Я хватаю ее и сильно трясу. Крик замолкает, глаза открываются. Она снова молчит. А я продолжаю слышать ее крик. Она дрожит. Я прижимаю ее к себе и молча глажу по голове. Она цепляется за меня. Перестает дрожать. Вскоре она засыпает.
Я как можно осторожнее высвобождаюсь из ее объятий. Теперь у нее спокойный вид. Я засыпаю, глядя на нее. И впервые за полгода я вижу во сне Алексу.
— Привет, мамочка, — говорит она и улыбается.
— В чем дело, куриная гузка? — говорю я.
Когда я ее впервые так назвала, она хихикала так долго, что у нее разболелась голова и пришлось поплакать. С той поры я часто ее так называла.
Она серьезно смотрит на меня. Такой взгляд одновременно подходит ей и не подходит. Он ей не подходит, потому что она слишком юна для него. Он ей подходит, потому что в нем вся Алекса. Светло-карие глаза ее отца смотрят на меня с лица, сочетающего наши черты и украшенного ее собственными ямочками. Мэтт часто шутил, вспоминая почтальона с ямочками, мол, а вдруг случилась какая-то специальная доставка. Ха-ха-ха!
— Я за тебя волнуюсь, мама.
— Почему, радость моя?
Глаза становятся печальными. Слишком печальными для ее возраста, слишком печальными для этих ямочек.
— Потому что ты слишком обо мне тоскуешь.
Я смотрю на Бонни, потом опять на Алексу.
— Как насчет нее, детка? Ты не возражаешь?
Я просыпаюсь до того, как она успевает ответить. Мои глаза сухи, но сердце болит и трудно дышать. Через несколько минут все проходит. Я поворачиваю голову. Глаза Бонни закрыты, лицо спокойное.
Я снова засыпаю, глядя на нее, но на этот раз не вижу никаких снов.
Утро. Я смотрю на себя в зеркало. Бонни наблюдает за мной. Я надела свой лучший черный деловой костюм. Мэтт называл его «костюмом убийцы». Он все еще очень прилично выглядит.
Я уже несколько месяцев не обращала внимания на свои волосы. Если я и вспоминала о них, то только чтобы прикрыть шрамы. Обычно я носила их распущенными. Теперь я туго затянула их на затылке. Бонни помогла завязать их в хвостик. Теперь, вместо того чтобы прятать свои шрамы от всего мира, я их подчеркиваю.
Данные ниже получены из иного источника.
File: src/rtl/i2c_codec_target_sync.sv
// i2c_bus_sync: brings SCL/SDA into the clk domain and decodes bus events.
//   clk_i, rst_ni      : system clock, async active-low reset
//   scl_i, sda_i       : raw bus lines
//   scl_rise_o/fall_o  : one-cycle pulses on synchronised SCL edges
//   start_o / stop_o   : one-cycle pulses for START / STOP conditions
//   sda_o              : synchronised SDA, aligned with the event pulses
module i2c_bus_sync #(
   parameter int SYNC_STAGES = 2
) (
   input  logic clk_i,
   input  logic rst_ni,
   input  logic scl_i,
   input  logic sda_i,
   output logic scl_rise_o,
   output logic scl_fall_o,
   output logic start_o,
   output logic stop_o,
   output logic sda_o
);

   logic [SYNC_STAGES-1:0] scl_q, sda_q;
   logic scl_h_q, sda_h_q, rise_q, fall_q, start_q, stop_q;
   logic scl_s, sda_s;

   assign scl_s = scl_q[SYNC_STAGES-1];
   assign sda_s = sda_q[SYNC_STAGES-1];

   // Lines idle high, so the chain resets high to avoid a false edge after reset.
   // Event pulses are registered; sda_h_q is SDA delayed by the same amount.
   always_ff @(posedge clk_i or negedge rst_ni)
      if (!rst_ni) begin
         scl_q   <= '1;
         sda_q   <= '1;
         scl_h_q <= 1'b1;
         sda_h_q <= 1'b1;
         rise_q  <= 1'b0;
         fall_q  <= 1'b0;
         start_q <= 1'b0;
         stop_q  <= 1'b0;
      end else begin
         scl_q   <= (scl_q << 1) | SYNC_STAGES'(scl_i);
         sda_q   <= (sda_q << 1) | SYNC_STAGES'(sda_i);
         scl_h_q <= scl_s;
         sda_h_q <= sda_s;
         rise_q  <= scl_s & ~scl_h_q;
         fall_q  <= ~scl_s & scl_h_q;
         start_q <= scl_s & scl_h_q & sda_h_q & ~sda_s;
         stop_q  <= scl_s & scl_h_q & ~sda_h_q & sda_s;
      end

   assign scl_rise_o = rise_q;
   assign scl_fall_o = fall_q;
   assign start_o    = start_q;
   assign stop_o     = stop_q;
   assign sda_o      = sda_h_q;

endmodule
«Забавно, — думаю я, глядя на себя своими собственными глазами, отраженными в зеркале. — Не так уж плохо. Конечно, щека изуродована. Конечно, это шокирует. Но… в целом я не выгляжу кандидатом для паноптикума. Любопытно, почему я не замечала этого раньше, почему до сегодняшнего дня казалась себе значительно уродливее. Наверное, все дело в душе. Она была изуродована, теперь потихоньку выздоравливает».
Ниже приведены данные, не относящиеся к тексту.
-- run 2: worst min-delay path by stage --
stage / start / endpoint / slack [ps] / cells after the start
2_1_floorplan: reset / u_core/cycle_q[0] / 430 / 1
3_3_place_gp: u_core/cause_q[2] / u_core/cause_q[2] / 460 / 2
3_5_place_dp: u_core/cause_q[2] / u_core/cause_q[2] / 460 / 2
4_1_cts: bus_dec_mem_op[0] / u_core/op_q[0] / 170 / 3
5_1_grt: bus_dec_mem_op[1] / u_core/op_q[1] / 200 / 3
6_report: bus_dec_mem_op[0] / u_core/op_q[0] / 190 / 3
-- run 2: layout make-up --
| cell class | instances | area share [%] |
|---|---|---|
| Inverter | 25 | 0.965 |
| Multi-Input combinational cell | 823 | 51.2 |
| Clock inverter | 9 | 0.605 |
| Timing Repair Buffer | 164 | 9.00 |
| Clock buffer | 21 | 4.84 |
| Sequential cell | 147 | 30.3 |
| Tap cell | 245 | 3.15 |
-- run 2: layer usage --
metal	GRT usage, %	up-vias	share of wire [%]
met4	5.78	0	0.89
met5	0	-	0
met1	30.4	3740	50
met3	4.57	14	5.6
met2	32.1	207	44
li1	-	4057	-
## config.mk

```make
export PLATFORM = sky130hd
export DESIGN_NAME = roulette_spinner
export DESIGN_NICKNAME = d
export VERILOG_FILES = /design/src/rtl/roulette_pkg.sv /design/src/rtl/roulette_spinner_lfsr5.sv /design/src/rtl/roulette_spinner.sv
export SDC_FILE = /design/constraint.sdc
export NUM_CORES = 1
export LEC_CHECK = 0
export CORE_ASPECT_RATIO = 1.75
export CORE_MARGIN = 2
export CORE_UTILIZATION = 40
export CTS_CLUSTER_SIZE = 20
export DETAILED_ROUTE_END_ITERATION = 10
export GPL_ROUTABILITY_DRIVEN = 0
export PLACE_DENSITY = 0.64
export SYNTH_ARGS = -nofsm -noshare
export SYNTH_HDL_FRONTEND = slang
export SYNTH_SLANG_ARGS = --single-unit
```

## constraint.sdc

```tcl
create_clock -name Clock -period 2.4 [get_ports Clock]
set_input_delay 0.24 -clock Clock [delete_from_list [all_inputs] [get_ports Clock]]
set_output_delay 0.24 -clock Clock [all_outputs]
set_load 0.03 [all_outputs]
```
Мне нравится, как я выгляжу. Я выгляжу крутой. Я выгляжу жесткой. Я выгляжу грозной. Все это сочетается с моим нынешним взглядом на жизнь. Я отворачиваюсь от зеркала.
— Ну как? Годится?
Кивок. Улыбка.
— Тогда пошли, солнышко. Нам с тобой сегодня нужно кое-куда съездить.
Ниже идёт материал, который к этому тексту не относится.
[config.mk]
export PLATFORM = sky130hd
export DESIGN_NAME = stg_mo_pipe
export DESIGN_NICKNAME = d
export VERILOG_FILES = /design/src/rtl/stg_mo_pipe.sv
export SDC_FILE = /design/constraint.sdc
export NUM_CORES = 1
export LEC_CHECK = 0
export ABC_AREA = 1
export CORE_UTILIZATION = 30
export CTS_BUF_LIST = sky130_fd_sc_hd__clkbuf_8
export DETAILED_ROUTE_END_ITERATION = 8
export PLACE_DENSITY_LB_ADDON = 0.15
export SLEW_MARGIN = 20
export SYNTH_ARGS = -nofsm -noshare
export SYNTH_HDL_FRONTEND = slang
export SYNTH_SLANG_ARGS = --single-unit
[constraint.sdc]
create_clock -name iw_clk -period 3.7 [get_ports iw_clk]
set_clock_uncertainty 0.15 [all_clocks]
set_input_delay 0.74 -clock iw_clk [delete_from_list [all_inputs] [get_ports iw_clk]]
set_output_delay 0.74 -clock iw_clk [all_outputs]
set_load 0.02 [all_outputs]
[src/rtl/stg_mo_pipe.sv]
// Memory-operation pipeline stage between execute and writeback.
// Issues load/store requests over a req/ack handshake with timeout; other ops pass through in one cycle.
module stg_mo_pipe #(
   parameter int unsigned      W_ADDR   = 24,
   parameter int unsigned      W_DATA   = 24,
   parameter int unsigned      W_OPC    = 8,
   parameter int unsigned      W_TGT_GP = 4,
   parameter int unsigned      W_TGT_SR = 2,
   parameter logic [W_OPC-1:0] OPC_LD   = W_OPC'(8'h10),
   parameter logic [W_OPC-1:0] OPC_ST   = W_OPC'(8'h11),
   parameter int unsigned      TIMEOUT  = 15
) (
   input  logic                iw_clk,
   input  logic                iw_rst,
   input  logic                iw_valid,
   output logic                ow_ready,
   input  logic                iw_flush,
   input  logic [W_ADDR-1:0]   iw_pc,
   input  logic [W_DATA-1:0]   iw_instr,
   input  logic [W_OPC-1:0]    iw_opc,
   input  logic [W_DATA-1:0]   iw_result,
   input  logic [W_DATA-1:0]   iw_src_data,
   input  logic [W_TGT_GP-1:0] iw_tgt_gp,
   input  logic                iw_tgt_gp_we,
   input  logic [W_TGT_SR-1:0] iw_tgt_sr,
   input  logic                iw_tgt_sr_we,
   output logic                ow_valid,
   input  logic                iw_ready,
   output logic [W_ADDR-1:0]   ow_pc,
   output logic [W_DATA-1:0]   ow_instr,
   output logic [W_OPC-1:0]    ow_opc,
   output logic [W_DATA-1:0]   ow_result,
   output logic [W_TGT_GP-1:0] ow_tgt_gp,
   output logic                ow_tgt_gp_we,
   output logic [W_TGT_SR-1:0] ow_tgt_sr,
   output logic                ow_tgt_sr_we,
   output logic                ow_mem_req,
   output logic                ow_mem_we,
   output logic [W_ADDR-1:0]   ow_mem_addr,
   output logic [W_DATA-1:0]   ow_mem_wdata,
   input  logic                iw_mem_ack,
   input  logic [W_DATA-1:0]   iw_mem_rdata,
   output logic                ow_mem_err
);

   localparam int unsigned W_CNT = 8;

   typedef enum logic [1:0] {
      ST_IDLE = 2'd0,
      ST_MEM  = 2'd1,
      ST_HOLD = 2'd2
   } state_t;

   state_t              state_q, state_d;
   logic [W_CNT-1:0]    cnt_q, cnt_d;
   logic [W_ADDR-1:0]   pc_q, pc_d;
   logic [W_DATA-1:0]   instr_q, instr_d;
   logic [W_OPC-1:0]    opc_q, opc_d;
   logic [W_DATA-1:0]   result_q, result_d;
   logic [W_ADDR-1:0]   addr_q, addr_d;
   logic [W_DATA-1:0]   wdata_q, wdata_d;
   logic [W_TGT_GP-1:0] gp_q, gp_d;
   logic                gp_we_q, gp_we_d;
   logic [W_TGT_SR-1:0] sr_q, sr_d;
   logic                sr_we_q, sr_we_d;
   logic                valid_q, valid_d;
   logic                req_q, req_d;
   logic                we_q, we_d;
   logic                err_q, err_d;
   logic                gp_we_o_q, gp_we_o_d;
   logic                sr_we_o_q, sr_we_o_d;

   logic ready_c, accept_c, is_mem_c;

   assign ready_c  = (state_q == ST_IDLE) | ((state_q == ST_HOLD) & iw_ready);
   assign accept_c = iw_valid & ready_c & ~iw_flush;
   assign is_mem_c = (iw_opc == OPC_LD) | (iw_opc == OPC_ST);

   // Next-state and field update; flush overrides everything including a same-cycle ack.
   always_comb begin
      state_d  = state_q;
      cnt_d    = cnt_q;
      pc_d     = pc_q;
      instr_d  = instr_q;
      opc_d    = opc_q;
      result_d = result_q;
      addr_d   = addr_q;
      wdata_d  = wdata_q;
      gp_d     = gp_q;
      gp_we_d  = gp_we_q;
      sr_d     = sr_q;
      sr_we_d  = sr_we_q;
      err_d    = 1'b0;

      if (iw_flush) begin
         state_d = ST_IDLE;
      end else begin
         case (state_q)
            ST_IDLE: state_d = ST_IDLE;
            ST_MEM: begin
               if (iw_mem_ack) begin
                  if (opc_q == OPC_LD) begin
                     result_d = iw_mem_rdata;
                  end
                  state_d = ST_HOLD;
               end else begin
                  cnt_d = cnt_q + W_CNT'(1);
                  // Abandon the request: entry retires without register writes.
                  if (cnt_d == W_CNT'(TIMEOUT)) begin
                     state_d = ST_HOLD;
                     err_d   = 1'b1;
                     gp_we_d = 1'b0;
                     sr_we_d = 1'b0;
                  end
               end
            end
            ST_HOLD: begin
               if (iw_ready) begin
                  state_d = ST_IDLE;
               end
            end
            default: state_d = ST_IDLE;
         endcase

         if (accept_c) begin
            pc_d     = iw_pc;
            instr_d  = iw_instr;
            opc_d    = iw_opc;
            result_d = iw_result;
            addr_d   = W_ADDR'(iw_result);
            wdata_d  = iw_src_data;
            gp_d     = iw_tgt_gp;
            gp_we_d  = iw_tgt_gp_we;
            sr_d     = iw_tgt_sr;
            sr_we_d  = iw_tgt_sr_we;
            cnt_d    = '0;
            state_d  = is_mem_c ? ST_MEM : ST_HOLD;
         end
      end

      // Registered status outputs follow the next state.
      valid_d   = (state_d == ST_HOLD);
      req_d     = (state_d == ST_MEM);
      we_d      = req_d & (opc_d == OPC_ST);
      gp_we_o_d = valid_d & gp_we_d;
      sr_we_o_d = valid_d & sr_we_d;
   end

   always_ff @(posedge iw_clk) begin
      if (iw_rst) begin
         state_q   <= ST_IDLE;
         cnt_q     <= '0;
         pc_q      <= '0;
         instr_q   <= '0;
         opc_q     <= '0;
         result_q  <= '0;
         addr_q    <= '0;
         wdata_q   <= '0;
         gp_q      <= '0;
         gp_we_q   <= 1'b0;
         sr_q      <= '0;
         sr_we_q   <= 1'b0;
         valid_q   <= 1'b0;
         req_q     <= 1'b0;
         we_q      <= 1'b0;
         err_q     <= 1'b0;
         gp_we_o_q <= 1'b0;
         sr_we_o_q <= 1'b0;
      end else begin
         state_q   <= state_d;
         cnt_q     <= cnt_d;
         pc_q      <= pc_d;
         instr_q   <= instr_d;
         opc_q     <= opc_d;
         result_q  <= result_d;
         addr_q    <= addr_d;
         wdata_q   <= wdata_d;
         gp_q      <= gp_d;
         gp_we_q   <= gp_we_d;
         sr_q      <= sr_d;
         sr_we_q   <= sr_we_d;
         valid_q   <= valid_d;
         req_q     <= req_d;
         we_q      <= we_d;
         err_q     <= err_d;
         gp_we_o_q <= gp_we_o_d;
         sr_we_o_q <= sr_we_o_d;
      end
   end

   assign ow_ready     = ready_c;
   assign ow_valid     = valid_q;
   assign ow_pc        = pc_q;
   assign ow_instr     = instr_q;
   assign ow_opc       = opc_q;
   assign ow_result    = result_q;
   assign ow_tgt_gp    = gp_q;
   assign ow_tgt_gp_we = gp_we_o_q;
   assign ow_tgt_sr    = sr_q;
   assign ow_tgt_sr_we = sr_we_o_q;
   assign ow_mem_req   = req_q;
   assign ow_mem_we    = we_q;
   assign ow_mem_addr  = addr_q;
   assign ow_mem_wdata = wdata_q;
   assign ow_mem_err   = err_q;

endmodule

# ---- Yosys cells after proc, flatten, opt, wreduce, memory -nomap -nowiden
# Cells that the tools add are included.
# Widths: inputs -> output; s select.
dict set report classes {
  n_reduce_logical 8
  n_bitwise 10
  add_sub_neg 1
  eq_ne 10
  n_mux 27
}
# operator n
set op_table {}
lappend op_table {{$mux 24} 4}
lappend op_table {{$mux 8} 5}
lappend op_table {{$eq 8x5->1 const B} 4}
lappend op_table {{$mux 2} 6}
lappend op_table {{$mux 1} 11}
lappend op_table {{$add 8x1->8 const B} 1}
lappend op_table {{$eq 8x4->1 const B} 1}
lappend op_table {{$and 1x1->1} 6}
lappend op_table {{$reduce_bool 2->1} 3}
lappend op_table {{$eq 2x1->1 const B} 2}
lappend op_table {{$eq 2x2->1 const B} 2}
lappend op_table {{$pmux 2 s2} 1}
lappend op_table {{$reduce_and 4->1} 1}
lappend op_table {{$reduce_or 4->1} 1}
lappend op_table {{$reduce_and 3->1} 1}
lappend op_table {{$logic_not 2->1} 1}
lappend op_table {{$ne 2x1->1 const B} 1}
lappend op_table {{$not 1->1} 2}
lappend op_table {{$or 1x1->1} 2}
lappend op_table {{$reduce_and 2->1} 1}
dict set report word_totals {
  inputBits 142
  regBits 152
  wordCells 74
  output_inout_bits 141
}

# ---- Longest topological paths before layout
dict set report depth {
  depth_word 9
  depth_mapped 15
  depth_no_buf 15
}

# ---- Worst setup path after synthesis
# Ideal clock, no wire load.
dict set report synth_path {
  path_type {input to register}
  start {input port iw_ready}
  end {register we_q, in the netlist ow_mem_we}
  slack_ps 1688
  t_arrival_ps 1789
  required_ps 3477
  stages 8
  path_buffers 1
  setup_ps 73
  cell_sequence {a21o_2 > nand3_2 > buf_4 > o21ai_0 > nand2_1 > nor3_1 > nand2_1 > nor3_2}
}
dict set report synth_via {
  elab_chain_cells 8
  word_cells_on_any_way 13
  classes_between {eq/ne: 2; mux: 6; bitwise: 5}
}
# item line_no
set synth_lines {}
lappend synth_lines {{from (decl)} 28} ;# input logic iw_ready,
lappend synth_lines {{$and 1x1->1} 75} ;# assign ready_c = (state_q == ST_IDLE) | ((state_q == ST_HOLD) & iw_ready);
lappend synth_lines {{$or 1x1->1} 75}
lappend synth_lines {{$and 1x1->1 (2 in a row)} 76} ;# assign accept_c = iw_valid & ready_c & ~iw_flush;
lappend synth_lines {{$mux 8 or $mux 2 (tied branches)} 125} ;# if (accept_c) begin
lappend synth_lines {{$mux 8 or $mux 2 (tied branches)} 95} ;# if (iw_flush) begin
lappend synth_lines {{$eq 8x5->1 or $eq 2x1->1 (tied branches)} {144, 143}}
lappend synth_lines {{$and 1x1->1 (*)} 144} ;# we_d = req_d & (opc_d == OPC_ST);
lappend synth_lines {{to (signal assigned)} 184} ;# we_q <= we_d;
lappend synth_lines {{to (decl)} 68} ;# logic we_q, we_d;
# Mark *: on every way between the ends. The rest lies on a longest branch, timed or not.
# A chain may end at the register's enable or synchronous reset.

# ---- Worst setup path in the final report
dict set report layout_path {
  start {input port iw_ready}
  end {output port ow_ready}
}
dict set report layout_via {
  elab_chain_cells 2
}
# item line_no
set layout_lines {}
lappend layout_lines {{$and 1x1->1} 75}
lappend layout_lines {{$or 1x1->1} 75}
lappend layout_lines {{to (decl)} 16} ;# output logic ow_ready,
# No other way between the ends.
Она берет меня за руку, и мы идем к дверям.
* * *
Сначала мы заезжаем в офис доктора Хиллстеда. Я заранее позвонила, и он меня ждет. Когда мы входим в офис, я уговариваю Бонни посидеть с Имельдой, секретаршей доктора Хиллстеда. Она латиноамериканка. Она сочетает внешнюю суровость с внутренней мягкостью. Бонни явно положительно реагирует на эту смесь тепла и резкости. Я ее понимаю. Мы израненной душой ненавидим жалость. Нам хочется, чтобы к нам относились как ко всем остальным.
Я вхожу, и доктор Хиллстед встает, чтобы поприветствовать меня. Он выглядит расстроенным.
— Смоуки, передать вам не могу, как я огорчен тем, что случилось. Я совсем не хотел, чтобы вы узнали таким образом.
Я пожимаю плечами:
— Ну да. Но ведь он побывал в моем доме. Смотрел, как я сплю. Полагаю, он достаточно внимательно следит за мной. Я как-то о таком не думала.
Хиллстед изумлен:
— Он побывал… в вашем доме?
— Угу. — Я не поправляю его. То, что «он» на самом деле «они», остается пока достоянием только моей команды, нашим козырным тузом.